▶ [WHAT NEEDS TO BE DONE]: Please say how many lines of the listing hold "constraint", with no other words in the answer.

▶ [RECORDS SHOWN]:
## config.mk

```make
export PLATFORM = sky130hd
export DESIGN_NAME = tlb_bulk_invalidate
export DESIGN_NICKNAME = d
export VERILOG_FILES = /design/src/inc/tlb_bulk_invalidate_pkg.sv /design/src/hdl/tlb_bulk_invalidate.sv /design/src/hdl/tlb_op_decode.sv /design/src/hdl/tlb_range_select.sv
export VERILOG_INCLUDE_DIRS = /design/src /design/src/inc
export SDC_FILE = /design/constraint.sdc
export NUM_CORES = 2
export LEC_CHECK = 0
export BUFFER_PORTS_ARGS = -buffer_cell sky130_fd_sc_hd__buf_2
export CAP_MARGIN = 20
export CORE_MARGIN = 8
export CORE_UTILIZATION = 48
export CTS_BUF_LIST = sky130_fd_sc_hd__clkbuf_8
export CTS_CLUSTER_SIZE = 40
export DETAILED_ROUTE_END_ITERATION = 8
export PLACE_DENSITY = 0.63
export RECOVER_POWER = 50
export SYNTH_ARGS = -nofsm -noshare
export SYNTH_HDL_FRONTEND = slang
export SYNTH_SLANG_ARGS = --single-unit
```

## constraint.sdc

```tcl
create_clock -name clk -period 5.07 [get_ports clk]
set_input_delay 0.2535 -clock clk [delete_from_list [all_inputs] [get_ports clk]]
set_output_delay 0.2535 -clock clk [all_outputs]
set_load 0.005 [all_outputs]
```

## src/inc/tlb_bulk_invalidate_regs.svh

```systemverilog
// Offsets, field positions, reset values and opcode codes of the bulk invalidate block.
// Assumes byte addresses on a 32-bit APB bus, one aligned word per register.
`ifndef TLB_BULK_INVALIDATE_REGS_SVH
`define TLB_BULK_INVALIDATE_REGS_SVH

// ----------------------------------------------------------------
// Register offsets
// ----------------------------------------------------------------
`define OFS_CONTROL 8'h00
`define OFS_ENTRY_HIGH 8'h04
`define OFS_INDEX 8'h08
`define OFS_FOURTH_CONFIG 8'h0c
`define OFS_OPERATION 8'h10
`define OFS_STATUS 8'h14
`define OFS_ENTRY_WRITE 8'h18
`define OFS_ENTRY_READ 8'h1c

// ----------------------------------------------------------------
// Field positions
// ----------------------------------------------------------------
`define CTRL_COP_EN_BIT 0
`define CTRL_MT_LSB 4
`define EH_VIRTUAL_PAGE_PAIR_NUMBER_LSB 13
`define STAT_BUSY_BIT 0
`define STAT_CU_BIT 1
`define STAT_RI_BIT 2
`define EW_GLOBAL_BIT 0
`define EW_INVALID_BIT 1
`define ER_INVALID_BIT 31
`define ER_GLOBAL_BIT 30
`define ER_VIRTUAL_PAGE_PAIR_NUMBER_LSB 8
`define CFG4_SETS_LSB 8
`define CFG4_WAYS_LSB 16
`define CFG4_SIZE_LSB 24

// ----------------------------------------------------------------
// Field values and reset values
// ----------------------------------------------------------------
`define MT_JOINT 3'h1
`define MT_SPLIT 3'h4
`define MT_RESET 3'h1
`define IE_SW_WALK 2'h2
`define IE_HW_WALK 2'h3

// ----------------------------------------------------------------
// Instruction encoding
// ----------------------------------------------------------------
`define OPC_SYS_COP 6'h10
`define FUNC_ASID_INV 6'h03
`define FUNC_FLUSH_INV 6'h04

`endif

```

## src/inc/tlb_bulk_invalidate_pkg.sv

```systemverilog
// Types shared by the bulk invalidate design files.
// Assumes nothing beyond a SystemVerilog compiler.
package tlb_bulk_invalidate_pkg;

  // Walker states
  typedef enum logic [0:0] {
    ST_IDLE = 1'b0,
    ST_WALK = 1'b1
  } walk_state_e;

  // Kind of bulk operation in flight
  typedef enum logic [0:0] {
    OP_ASID = 1'b0,
    OP_FLUSH = 1'b1
  } op_kind_e;

  typedef logic [7:0] asid_t;
  typedef logic [18:0] virtual_page_pair_number_t;

endpackage

```

## src/hdl/tlb_bulk_invalidate.sv

```systemverilog
// Translation buffer with bulk invalidate walker and an APB register slave.
// Assumes one clock, synchronous active-low reset, a single-master APB bus.
`timescale 1ns/1ps
`include "tlb_bulk_invalidate_regs.svh"

module tlb_bulk_invalidate
  import tlb_bulk_invalidate_pkg::*;
#(
  parameter int VARIABLE_PAGE_ARRAY_N = 16,
  parameter int SETS = 4,
  parameter int WAYS = 2,
  parameter logic [1:0] INV_SUPPORT = `IE_HW_WALK
) (
  input wire logic clk,
  input wire logic reset_n,
  input wire logic psel,
  input wire logic penable,
  input wire logic pwrite,
  input wire logic [7:0] paddr,
  input wire logic [31:0] pwdata,
  output logic [31:0] prdata,
  output logic pready,
  output logic pslverr,
  input wire logic lookup_valid,
  input wire logic [18:0] lookup_virtual_page_pair_number,
  output logic lookup_ready,
  output logic lookup_done,
  output logic lookup_hit,
  output logic [7:0] lookup_index,
  output logic busy,
  output logic cop_unusable_exc,
  output logic reserved_instr_exc
);

  localparam int TOTAL = VARIABLE_PAGE_ARRAY_N + SETS * WAYS;
  localparam int IDX_W = $clog2(TOTAL);

  // ----------------------------------------------------------------
  // State
  // ----------------------------------------------------------------
  typedef struct packed {
    virtual_page_pair_number_t virtual_page_pair_number;
    asid_t asid;
    logic global_flag;
    logic entry_invalid_flag;
  } entry_s;

  typedef struct packed {
    entry_s [TOTAL-1:0] tlb;
    walk_state_e st;
    op_kind_e op;
    logic [IDX_W-1:0] cursor;
    logic [IDX_W-1:0] last;
    logic cop_en;
    logic [2:0] mmu_type_field;
    asid_t eh_asid;
    virtual_page_pair_number_t eh_virtual_page_pair_number;
    logic [IDX_W-1:0] index;
    logic cu_flag;
    logic ri_flag;
    logic cu_pulse;
    logic ri_pulse;
    logic [31:0] rdata;
    logic hit;
    logic done;
    logic [IDX_W-1:0] hit_idx;
  } state_s;

  state_s s_q;
  state_s s_d;

  logic setup;
  logic access;
  logic wr_done;
  logic mapped;
  logic [31:0] rd_mux;
  logic dec_asid;
  logic dec_flush;
  logic [IDX_W-1:0] rng_first;
  logic [IDX_W-1:0] rng_last;
  logic rng_ok;
  logic [1:0] inv_support_field;
  logic [31:0] fourth_config_reg;
  logic [IDX_W-1:0] lk_idx;
  logic lk_hit;

  // Identifier match that honours the global flag
  function automatic logic asid_hits(entry_s e, asid_t a);
    return (e.asid == a) && !e.global_flag;
  endfunction

  // Address decode for the error answer; the read mux decodes paddr itself
  function automatic logic is_mapped(logic [7:0] a);
    return (a == `OFS_CONTROL) || (a == `OFS_ENTRY_HIGH) || (a == `OFS_INDEX) ||
           (a == `OFS_FOURTH_CONFIG) || (a == `OFS_OPERATION) || (a == `OFS_STATUS) ||
           (a == `OFS_ENTRY_WRITE) || (a == `OFS_ENTRY_READ);
  endfunction

  // ----------------------------------------------------------------
  // Sub-blocks
  // ----------------------------------------------------------------
  tlb_op_decode u_decode (
    .instr(pwdata),
    .is_asid_inv(dec_asid),
    .is_flush_inv(dec_flush)
  );

  tlb_range_select #(
    .VARIABLE_PAGE_ARRAY_N(VARIABLE_PAGE_ARRAY_N),
    .SETS(SETS),
    .WAYS(WAYS),
    .IDX_W(IDX_W)
  ) u_range (
    .mmu_type(s_q.mmu_type_field),
    .inv_support(inv_support_field),
    .index(s_q.index),
    .first(rng_first),
    .last(rng_last),
    .in_range(rng_ok)
  );

  // ----------------------------------------------------------------
  // Bus handshake and read data
  // ----------------------------------------------------------------
  // Fixed support level, reported to software
  always_comb begin
    inv_support_field = INV_SUPPORT;
    fourth_config_reg = 32'h0;
    fourth_config_reg[1:0] = inv_support_field;
    fourth_config_reg[`CFG4_SETS_LSB +: 8] = 8'(SETS);
    fourth_config_reg[`CFG4_WAYS_LSB +: 8] = 8'(WAYS);
    fourth_config_reg[`CFG4_SIZE_LSB +: 8] = 8'(VARIABLE_PAGE_ARRAY_N - 1);
  end

  // Every access waits while a walk runs
  always_comb begin
    setup = psel && !penable;
    access = psel && penable;
    pready = (s_q.st == ST_IDLE);
    wr_done = access && pready && pwrite;
    mapped = is_mapped(paddr);
    pslverr = access && pready && !mapped;
    prdata = s_q.rdata;
  end

  // Read mux over the register map
  always_comb begin
    entry_s e;
    e = s_q.tlb[s_q.index];
    rd_mux = 32'h0;
    case (paddr)
      `OFS_CONTROL: begin
        rd_mux[`CTRL_COP_EN_BIT] = s_q.cop_en;
        rd_mux[`CTRL_MT_LSB +: 3] = s_q.mmu_type_field;
      end
      `OFS_ENTRY_HIGH: begin
        rd_mux[7:0] = s_q.eh_asid;
        rd_mux[`EH_VIRTUAL_PAGE_PAIR_NUMBER_LSB +: 19] = s_q.eh_virtual_page_pair_number;
      end
      `OFS_INDEX: rd_mux[IDX_W-1:0] = s_q.index;
      `OFS_FOURTH_CONFIG: rd_mux = fourth_config_reg;
      `OFS_STATUS: begin
        rd_mux[`STAT_BUSY_BIT] = (s_q.st == ST_WALK);
        rd_mux[`STAT_CU_BIT] = s_q.cu_flag;
        rd_mux[`STAT_RI_BIT] = s_q.ri_flag;
      end
      `OFS_ENTRY_READ: begin
        rd_mux[7:0] = e.asid;
        rd_mux[`ER_VIRTUAL_PAGE_PAIR_NUMBER_LSB +: 19] = e.virtual_page_pair_number;
        rd_mux[`ER_GLOBAL_BIT] = e.global_flag;
        rd_mux[`ER_INVALID_BIT] = e.entry_invalid_flag;
      end
      default: rd_mux = 32'h0;
    endcase
  end

  // ----------------------------------------------------------------
  // Lookup
  // ----------------------------------------------------------------
  // Fully associative compare; invalid entries never hit
  always_comb begin
    lk_hit = 1'b0;
    lk_idx = '0;
    for (int i = 0; i < TOTAL; i++) begin
      if (!s_q.tlb[i].entry_invalid_flag &&
          (s_q.tlb[i].virtual_page_pair_number == lookup_virtual_page_pair_number) &&
          (s_q.tlb[i].global_flag || (s_q.tlb[i].asid == s_q.eh_asid)) && !lk_hit) begin
        lk_hit = 1'b1;
        lk_idx = IDX_W'(i);
      end
    end
  end

  // Outputs straight from state
  always_comb begin
    lookup_ready = (s_q.st == ST_IDLE);
    lookup_done = s_q.done;
    lookup_hit = s_q.hit;
    lookup_index = 8'(s_q.hit_idx);
    busy = (s_q.st == ST_WALK);
    cop_unusable_exc = s_q.cu_pulse;
    reserved_instr_exc = s_q.ri_pulse;
  end

  // ----------------------------------------------------------------
  // Next state
  // ----------------------------------------------------------------
  always_comb begin
    s_d = s_q;
    s_d.cu_pulse = 1'b0;
    s_d.ri_pulse = 1'b0;
    s_d.done = 1'b0;
    if (psel) begin
      s_d.rdata = rd_mux;
    end

    // Lookups only while the array is settled
    if (lookup_valid && lookup_ready) begin
      s_d.done = 1'b1;
      s_d.hit = lk_hit;
      s_d.hit_idx = lk_idx;
    end

    // Walker: one entry per cycle across the whole chosen range
    if (s_q.st == ST_WALK) begin
      if (s_q.op == OP_FLUSH) begin
        s_d.tlb[s_q.cursor].entry_invalid_flag = 1'b1;
      end else if (asid_hits(s_q.tlb[s_q.cursor], s_q.eh_asid)) begin
        s_d.tlb[s_q.cursor].entry_invalid_flag = 1'b1;
      end
      if (s_q.cursor == s_q.last) begin
        s_d.st = ST_IDLE;
      end else begin
        s_d.cursor = s_q.cursor + 1'b1;
      end
    end

    // Register writes at the completing access edge
    if (wr_done) begin
      case (paddr)
        `OFS_CONTROL: begin
          s_d.cop_en = pwdata[`CTRL_COP_EN_BIT];
          s_d.mmu_type_field = pwdata[`CTRL_MT_LSB +: 3];
        end
        `OFS_ENTRY_HIGH: begin
          s_d.eh_asid = pwdata[7:0];
          s_d.eh_virtual_page_pair_number = pwdata[`EH_VIRTUAL_PAGE_PAIR_NUMBER_LSB +: 19];
        end
        `OFS_INDEX: s_d.index = pwdata[IDX_W-1:0];
        `OFS_STATUS: begin
          s_d.cu_flag = s_q.cu_flag && !pwdata[`STAT_CU_BIT];
          s_d.ri_flag = s_q.ri_flag && !pwdata[`STAT_RI_BIT];
        end
        `OFS_ENTRY_WRITE: begin
          s_d.tlb[s_q.index].asid = s_q.eh_asid;
          s_d.tlb[s_q.index].virtual_page_pair_number = s_q.eh_virtual_page_pair_number;
          s_d.tlb[s_q.index].global_flag = pwdata[`EW_GLOBAL_BIT];
          s_d.tlb[s_q.index].entry_invalid_flag = pwdata[`EW_INVALID_BIT];
        end
        `OFS_OPERATION: begin
          if (!(dec_asid || dec_flush) || (inv_support_field < `IE_SW_WALK)) begin
            s_d.ri_pulse = 1'b1;
          end else if (!s_q.cop_en) begin
            s_d.cu_pulse = 1'b1;
          end else if (rng_ok) begin
            s_d.st = ST_WALK;
            s_d.op = dec_flush ? OP_FLUSH : OP_ASID;
            s_d.cursor = rng_first;
            s_d.last = rng_last;
          end
        end
        default: s_d.cu_pulse = 1'b0;
      endcase
    end

    // Sticky error flags: a new event beats a clear in the same cycle
    if (s_d.cu_pulse) begin
      s_d.cu_flag = 1'b1;
    end
    if (s_d.ri_pulse) begin
      s_d.ri_flag = 1'b1;
    end

    // Synchronous reset: every entry invalid, joint array mode
    if (!reset_n) begin
      s_d = '0;
      s_d.mmu_type_field = `MT_RESET;
      for (int i = 0; i < TOTAL; i++) begin
        s_d.tlb[i].entry_invalid_flag = 1'b1;
      end
    end
  end

  // State register
  always_ff @(posedge clk) begin
    s_q <= s_d;
  end

endmodule

```

## src/hdl/tlb_op_decode.sv

```systemverilog
// Decoder for the two bulk TLB maintenance instruction words.
// Assumes a full 32-bit instruction word is presented.
`timescale 1ns/1ps
`include "tlb_bulk_invalidate_regs.svh"

module tlb_op_decode
  import tlb_bulk_invalidate_pkg::*;
(
  input wire logic [31:0] instr,
  output logic is_asid_inv,
  output logic is_flush_inv
);

  logic common;

  // Major opcode, coprocessor-operation bit and zero middle field
  always_comb begin
    common = (instr[31:26] == `OPC_SYS_COP) && instr[25] && (instr[24:6] == 19'h00000);
    is_asid_inv = common && (instr[5:0] == `FUNC_ASID_INV);
    is_flush_inv = common && (instr[5:0] == `FUNC_FLUSH_INV);
  end

endmodule

```

## src/hdl/tlb_range_select.sv

```systemverilog
// Works out the first and last entry that a bulk invalidate walks.
// Assumes entries are laid out variable-page first, then fixed sets way by way.
`timescale 1ns/1ps
`include "tlb_bulk_invalidate_regs.svh"

module tlb_range_select
  import tlb_bulk_invalidate_pkg::*;
#(
  parameter int VARIABLE_PAGE_ARRAY_N = 16,
  parameter int SETS = 4,
  parameter int WAYS = 2,
  parameter int IDX_W = 5
) (
  input wire logic [2:0] mmu_type,
  input wire logic [1:0] inv_support,
  input wire logic [IDX_W-1:0] index,
  output logic [IDX_W-1:0] first,
  output logic [IDX_W-1:0] last,
  output logic in_range
);

  localparam int TOTAL = VARIABLE_PAGE_ARRAY_N + SETS * WAYS;

  // Range decision by MMU type, walk style and index
  always_comb begin
    int base;
    base = 0;
    first = '0;
    last = IDX_W'(TOTAL - 1);
    in_range = 1'b0;
    if (mmu_type == `MT_JOINT) begin
      in_range = 1'b1;
    end else if (mmu_type == `MT_SPLIT) begin
      if (inv_support == `IE_HW_WALK) begin
        in_range = 1'b1;
      end else if (inv_support == `IE_SW_WALK) begin
        in_range = 1'b1;
        if (int'(index) < VARIABLE_PAGE_ARRAY_N) begin
          last = IDX_W'(VARIABLE_PAGE_ARRAY_N - 1);
        end else begin
          base = VARIABLE_PAGE_ARRAY_N + ((int'(index) - VARIABLE_PAGE_ARRAY_N) / WAYS) * WAYS;
          first = IDX_W'(base);
          last = IDX_W'(base + WAYS - 1);
        end
      end
    end
  end

endmodule

```

# Yosys cells after proc, flatten, opt, wreduce, memory -nomap -nowiden
# Cells that the tools add are included.
# op_classes
eq_ne	62
addsub	1
mux	103
bitwise_logic	1
reduce_logical	180
order_cmp	4
# op_table
operator	n
696-bit bitwise mux	5
696-bit 2-to-1 mux	3
748-bit 2-to-1 mux	1
29-bit demux with 5-bit select	5
697-bit 2-to-1 mux	1
19-bit equality test	24
29-bit binary-select mux with 5-bit select	2
8-bit equality test	25
5-bit 2-to-1 mux	22
1-bit logical AND	85
29-bit 2-to-1 mux	2
1-bit zero test	51
12-bit 2-to-1 mux	4
14-bit one-hot mux with 3 select lines	1
1-bit 2-to-1 mux	38
8-bit by 5-bit equality test with 1-bit output, second input constant	4
1-bit logical OR	32
27-bit 2-to-1 mux	1
10-bit 2-to-1 mux	2
19-bit zero test	1
8-bit by 4-bit equality test with 1-bit output, second input constant	2
5-bit by 6-bit less-than comparator with 1-bit output, second input constant	2
5-bit by 1-bit greater-or-equal comparator with 1-bit output, second input constant	2
2-bit one-hot mux with 5 select lines	1
other kinds (25)	35
# totals
ff_bits	783
output_inout_bits	48

# Longest topological paths before layout
# logic_depth
depth_word	74
mapped_depth	12

# Modules after synthesis
# From an unflattened synthesis, not the netlist that was laid out.
# hier_totals
hier_cells	5182
area_unflattened_um2	43360.3
# by_module_without_submodules
module	n_inst	seq_area_each_um2	area_per_inst_um2	cells_per_inst
tlb_bulk_invalidate	1	15755.1	43118.9	5146
tlb_range_select	1	0.0	135.1	21
tlb_op_decode	1	0.0	106.4	15

# Least setup slack after synthesis
# Ideal clock, no wire load.
# synth_timing
path_kind	reg2reg
startpoint	register s_q[84] (netlist bit)
endpoint	register s_q[352] (netlist bit)
required_time_ns	4.922
setup_ns	0.148
n_path_buf	4
stages_incl_launch_ff	13
arrival_time_ns	2.406
setup_slack_ns	2.516
cell_sequence	dfxtp_1 > buf_6 > buf_2 > buf_2 > mux2i_1 > nor2_1 > nor4_1 > nand3_1 > xor2_1 > nor4_4 > a31oi_4 > buf_6 > o211ai_2
# synth_via
elab_chain_len	14
word_cells_on_any_way	20
# synth_rtl
item	line	source
start: declaration	tlb_bulk_invalidate.sv:69	state_s s_q;
start signal: assignment	tlb_bulk_invalidate.sv:296	s_q <= s_d;
5-bit by 6-bit less-than comparator with 1-bit output (not written as such) / 5-bit by 1-bit greater-or-equal comparator with 1-bit output (equally long branches)	tlb_bulk_invalidate.sv:227, tlb_bulk_invalidate.sv:229	
1-bit logical AND (not written as such)	tlb_bulk_invalidate.sv:227, tlb_bulk_invalidate.sv:229	
1-bit 2-to-1 mux (not written as such)	tlb_bulk_invalidate.sv:227, tlb_bulk_invalidate.sv:229	
29-bit demux with 5-bit select	tlb_bulk_invalidate.sv:227, tlb_bulk_invalidate.sv:229	
696-bit bitwise mux	tlb_bulk_invalidate.sv:227, tlb_bulk_invalidate.sv:229	
696-bit 2-to-1 mux	tlb_bulk_invalidate.sv:228	end else if (asid_hits(s_q.tlb[s_q.cursor], s_q.eh_asid)) begin
696-bit 2-to-1 mux (*)	tlb_bulk_invalidate.sv:226	if (s_q.op == OP_FLUSH) begin
697-bit 2-to-1 mux (*)	tlb_bulk_invalidate.sv:225	if (s_q.st == ST_WALK) begin
696-bit bitwise mux	tlb_bulk_invalidate.sv:255	s_d.tlb[s_q.index].asid = s_q.eh_asid;
696-bit bitwise mux	tlb_bulk_invalidate.sv:256	s_d.tlb[s_q.index].virtual_page_pair_number = s_q.eh_virtual_page_pair_number;
696-bit bitwise mux	tlb_bulk_invalidate.sv:257	s_d.tlb[s_q.index].global_flag = pwdata[`EW_GLOBAL_BIT];
696-bit bitwise mux	tlb_bulk_invalidate.sv:258	s_d.tlb[s_q.index].entry_invalid_flag = pwdata[`EW_INVALID_BIT];
696-bit 2-to-1 mux	tlb_bulk_invalidate.sv:240	case (paddr)
748-bit 2-to-1 mux (*)	tlb_bulk_invalidate.sv:239	if (wr_done) begin
# Every way passes the cells marked *; elsewhere a longest branch is shown, timed or not. The select of a mux whose other input is x is not followed.
# A chain may end at the register's enable or synchronous reset.

# Worst setup path in the final report
# layout_timing
startpoint	input paddr[5]
endpoint	register s_q[521] (netlist bit)
# layout_via
elab_chain_len	3
# layout_rtl
item	line	source
start: declaration	tlb_bulk_invalidate.sv:19	input wire logic [7:0] paddr,
8-bit by 5-bit equality test with 1-bit output	tlb_bulk_invalidate.sv:240	
696-bit 2-to-1 mux	tlb_bulk_invalidate.sv:240	
748-bit 2-to-1 mux	tlb_bulk_invalidate.sv:239	
# Every way passes these cells. The select of a mux whose other input is x is not followed.

==> metrics.csv <==
metric,value,unit
drtPass1Iterations,6,
grt_pass1_wl,263200,um
die_x,324.2,um
p_leak,17.18,nW
cp.depth,11,
dominantRegCellSynth,dfxtp_1,
grt_max_degree,190,
p_clk_frac,0.479,
min_period,4432,ps
critical_path_class,in2reg,
synth-edff-count,0,
power_density,263.2,nW/um2
gr-total-overflow,0,
cpMaxStageDelayCell,clkbuf_1,
r2r_cells,7,
sw_frac_of_total,0.2505,
ant_nets,0,
start_kind,input pin,
core,94590,um2
cts_max_level,4,
relSlewSlack,-0.4548,
clock-sinks,783,
globalplace.congestion,1.062,
avgSynthCellArea,9.098,um2
final_cell_mix,"nand2_1, dfxtp_1, a21boi_0",
clkLatencyLatePin,860,ps
peakVddDrop,233.4,uV
synth-seq-cells,783,
place_hpwl,127200,um
power.internal,0.009767,W
worstHoldPathType,in2reg,
crit_arrival,5190,ps
drt_drc_violations_left,0,
fin_skew,40.12,ps
seq_area,15700,um2
dieArea,105100,um2
worst_pin_slew,2182,ps
multiInputGateArea,27230,um2
cts_root_buf,clkbuf_8,
yosysTopAreaCell,dfxtp_1,
layout.cells.non_filler,6302,
wirelength,182900,um
tns,0,ps
synth_top_area_frac,0.3438,
grt_antenna_before_repair,11,
syn-cell-area,45590,um2
combPwrFrac,0.047,
worst_path_most_repeated_cell,nand2_1,
cp_top_family,buffers and inverters,
via_per_inst,6.184,
fin_nets,4994,
critPathCaptureType,register,
p_seq_frac,0.474,
final_core_util,0.5234,
crit_buf_inv,4,
ios,113,
setup_viol,0,
path_cells,dlygate4sd3_1 > buf_2 > nor3_1 > dlygate4sd3_1 > nand2_1 > nor4_1 > nand2_1 > nor2_1 > clkbuf_1 > nand2_1 > a21boi_0,
rows,113,
fin_area,49510,um2
start_util,0.4820,
ys_warn_count,0,
cts_tree,built,
cts_resized,0,
p_switching,0.003265,W
clk_pin_slew,60,ps
required,5820,ps
whs,87.97,ps
synth_seq_area_share,0.3438,
drt_iter0_drc,5025,
syn2layout_area_growth,8.601,%
numPortBuffers,109,
wl_per_cell,29.02,um
hold_depth,6,
layout_commonest_cell,nand2_1,
final_hold_viol_count,0,
synth_area_leaders,"dfxtp_1, mux4_2, nand2_1, xor2_1, a21boi_0",
drv_slew,289,
placed_area,46330,um2
die_h,324.2,um
fillerInstances,8770,
num_vias,38970,
maxCapViolations,13,
max_stage_delay,1150,ps
rsz0062_at_grt,no,
status,"finished, violations left",
place_inst,6003,
async_reset_ff_frac,0,
path_max_fanout,20,
timing.fmax,0.2256,GHz
drive_above_1_share,0.1350,
yosysUniqueCellTypes,76,
synthCells,5011,
grt_pass1_vias,36790,
numCtsBuffers,142,
grt_use_total,0.3380,
period_share,0.8741,
cts_buffer_depth,3,
violations,"max-capacitance violations, max-slew violations",
-- routing by layer --
layer / routed length [um] / track usage / vias up
met5: 27 / 0 / -
met4: 12070 / 0.1912 / 4
met3: 17940 / 0.07573 / 537
met2: 79590 / 0.5123 / 2238
met1: 73240 / 0.4437 / 19120
li1: - / - / 17070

▶ [THE ANSWER]: 2